*WORK INSTRUCTIONS*.
Restate the records below word for word, leaving nothing out.

Items from a dataset:

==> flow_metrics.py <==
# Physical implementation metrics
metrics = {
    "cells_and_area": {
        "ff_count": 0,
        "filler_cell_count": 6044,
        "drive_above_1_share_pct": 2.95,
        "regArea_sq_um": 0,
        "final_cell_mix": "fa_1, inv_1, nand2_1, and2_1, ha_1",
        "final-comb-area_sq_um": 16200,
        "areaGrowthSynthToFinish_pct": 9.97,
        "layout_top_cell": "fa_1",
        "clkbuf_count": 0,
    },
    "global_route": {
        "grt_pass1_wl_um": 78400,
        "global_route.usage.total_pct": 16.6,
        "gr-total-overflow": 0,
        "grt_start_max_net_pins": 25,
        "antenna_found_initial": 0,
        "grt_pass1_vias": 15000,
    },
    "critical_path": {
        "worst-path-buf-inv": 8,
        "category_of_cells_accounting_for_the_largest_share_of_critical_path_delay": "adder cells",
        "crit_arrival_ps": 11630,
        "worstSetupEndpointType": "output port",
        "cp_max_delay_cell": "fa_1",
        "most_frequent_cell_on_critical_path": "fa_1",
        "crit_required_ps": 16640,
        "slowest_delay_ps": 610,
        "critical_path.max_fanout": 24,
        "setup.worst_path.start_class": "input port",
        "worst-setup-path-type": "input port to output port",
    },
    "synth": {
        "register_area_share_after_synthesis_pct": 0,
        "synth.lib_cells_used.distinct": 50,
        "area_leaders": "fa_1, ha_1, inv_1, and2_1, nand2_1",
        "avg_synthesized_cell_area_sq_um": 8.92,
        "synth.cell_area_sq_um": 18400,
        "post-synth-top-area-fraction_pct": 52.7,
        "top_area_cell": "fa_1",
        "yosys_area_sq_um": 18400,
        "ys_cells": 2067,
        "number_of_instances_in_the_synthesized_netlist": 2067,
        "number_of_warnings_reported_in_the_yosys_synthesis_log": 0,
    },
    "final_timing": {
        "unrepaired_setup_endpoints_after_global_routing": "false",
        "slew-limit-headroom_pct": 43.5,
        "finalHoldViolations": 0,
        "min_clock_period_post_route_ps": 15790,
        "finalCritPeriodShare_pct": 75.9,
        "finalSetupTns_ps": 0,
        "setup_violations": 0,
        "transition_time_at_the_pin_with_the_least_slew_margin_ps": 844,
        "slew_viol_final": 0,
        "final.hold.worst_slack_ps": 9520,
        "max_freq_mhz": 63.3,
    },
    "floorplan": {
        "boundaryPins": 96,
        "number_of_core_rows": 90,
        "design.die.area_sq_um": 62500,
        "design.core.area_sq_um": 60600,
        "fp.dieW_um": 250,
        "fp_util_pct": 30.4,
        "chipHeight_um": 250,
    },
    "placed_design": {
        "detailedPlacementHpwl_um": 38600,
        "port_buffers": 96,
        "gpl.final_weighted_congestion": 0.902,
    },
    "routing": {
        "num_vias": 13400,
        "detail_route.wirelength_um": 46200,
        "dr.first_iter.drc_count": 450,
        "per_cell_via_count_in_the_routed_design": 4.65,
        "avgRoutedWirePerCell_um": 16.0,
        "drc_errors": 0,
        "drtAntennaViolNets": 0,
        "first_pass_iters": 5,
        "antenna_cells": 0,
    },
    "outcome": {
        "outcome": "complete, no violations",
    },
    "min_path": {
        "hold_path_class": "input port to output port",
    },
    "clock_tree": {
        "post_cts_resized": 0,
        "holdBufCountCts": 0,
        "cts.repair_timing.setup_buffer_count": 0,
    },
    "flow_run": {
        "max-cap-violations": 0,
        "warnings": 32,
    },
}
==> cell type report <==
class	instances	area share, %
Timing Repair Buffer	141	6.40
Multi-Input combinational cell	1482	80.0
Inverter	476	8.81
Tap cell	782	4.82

*SOLVED EXERCISE*.
==> flow_metrics.py <==
# Physical implementation metrics
metrics = {
    "cells_and_area": {
        "ff_count": 0,
        "filler_cell_count": 6044,
        "drive_above_1_share_pct": 2.95,
        "regArea_sq_um": 0,
        "final_cell_mix": "fa_1, inv_1, nand2_1, and2_1, ha_1",
        "final-comb-area_sq_um": 16200,
        "areaGrowthSynthToFinish_pct": 9.97,
        "layout_top_cell": "fa_1",
        "clkbuf_count": 0,
    },
    "global_route": {
        "grt_pass1_wl_um": 78400,
        "global_route.usage.total_pct": 16.6,
        "gr-total-overflow": 0,
        "grt_start_max_net_pins": 25,
        "antenna_found_initial": 0,
        "grt_pass1_vias": 15000,
    },
    "critical_path": {
        "worst-path-buf-inv": 8,
        "category_of_cells_accounting_for_the_largest_share_of_critical_path_delay": "adder cells",
        "crit_arrival_ps": 11630,
        "worstSetupEndpointType": "output port",
        "cp_max_delay_cell": "fa_1",
        "most_frequent_cell_on_critical_path": "fa_1",
        "crit_required_ps": 16640,
        "slowest_delay_ps": 610,
        "critical_path.max_fanout": 24,
        "setup.worst_path.start_class": "input port",
        "worst-setup-path-type": "input port to output port",
    },
    "synth": {
        "register_area_share_after_synthesis_pct": 0,
        "synth.lib_cells_used.distinct": 50,
        "area_leaders": "fa_1, ha_1, inv_1, and2_1, nand2_1",
        "avg_synthesized_cell_area_sq_um": 8.92,
        "synth.cell_area_sq_um": 18400,
        "post-synth-top-area-fraction_pct": 52.7,
        "top_area_cell": "fa_1",
        "yosys_area_sq_um": 18400,
        "ys_cells": 2067,
        "number_of_instances_in_the_synthesized_netlist": 2067,
        "number_of_warnings_reported_in_the_yosys_synthesis_log": 0,
    },
    "final_timing": {
        "unrepaired_setup_endpoints_after_global_routing": "false",
        "slew-limit-headroom_pct": 43.5,
        "finalHoldViolations": 0,
        "min_clock_period_post_route_ps": 15790,
        "finalCritPeriodShare_pct": 75.9,
        "finalSetupTns_ps": 0,
        "setup_violations": 0,
        "transition_time_at_the_pin_with_the_least_slew_margin_ps": 844,
        "slew_viol_final": 0,
        "final.hold.worst_slack_ps": 9520,
        "max_freq_mhz": 63.3,
    },
    "floorplan": {
        "boundaryPins": 96,
        "number_of_core_rows": 90,
        "design.die.area_sq_um": 62500,
        "design.core.area_sq_um": 60600,
        "fp.dieW_um": 250,
        "fp_util_pct": 30.4,
        "chipHeight_um": 250,
    },
    "placed_design": {
        "detailedPlacementHpwl_um": 38600,
        "port_buffers": 96,
        "gpl.final_weighted_congestion": 0.902,
    },
    "routing": {
        "num_vias": 13400,
        "detail_route.wirelength_um": 46200,
        "dr.first_iter.drc_count": 450,
        "per_cell_via_count_in_the_routed_design": 4.65,
        "avgRoutedWirePerCell_um": 16.0,
        "drc_errors": 0,
        "drtAntennaViolNets": 0,
        "first_pass_iters": 5,
        "antenna_cells": 0,
    },
    "outcome": {
        "outcome": "complete, no violations",
    },
    "min_path": {
        "hold_path_class": "input port to output port",
    },
    "clock_tree": {
        "post_cts_resized": 0,
        "holdBufCountCts": 0,
        "cts.repair_timing.setup_buffer_count": 0,
    },
    "flow_run": {
        "max-cap-violations": 0,
        "warnings": 32,
    },
}
==> cell type report <==
class	instances	area share, %
Timing Repair Buffer	141	6.40
Multi-Input combinational cell	1482	80.0
Inverter	476	8.81
Tap cell	782	4.82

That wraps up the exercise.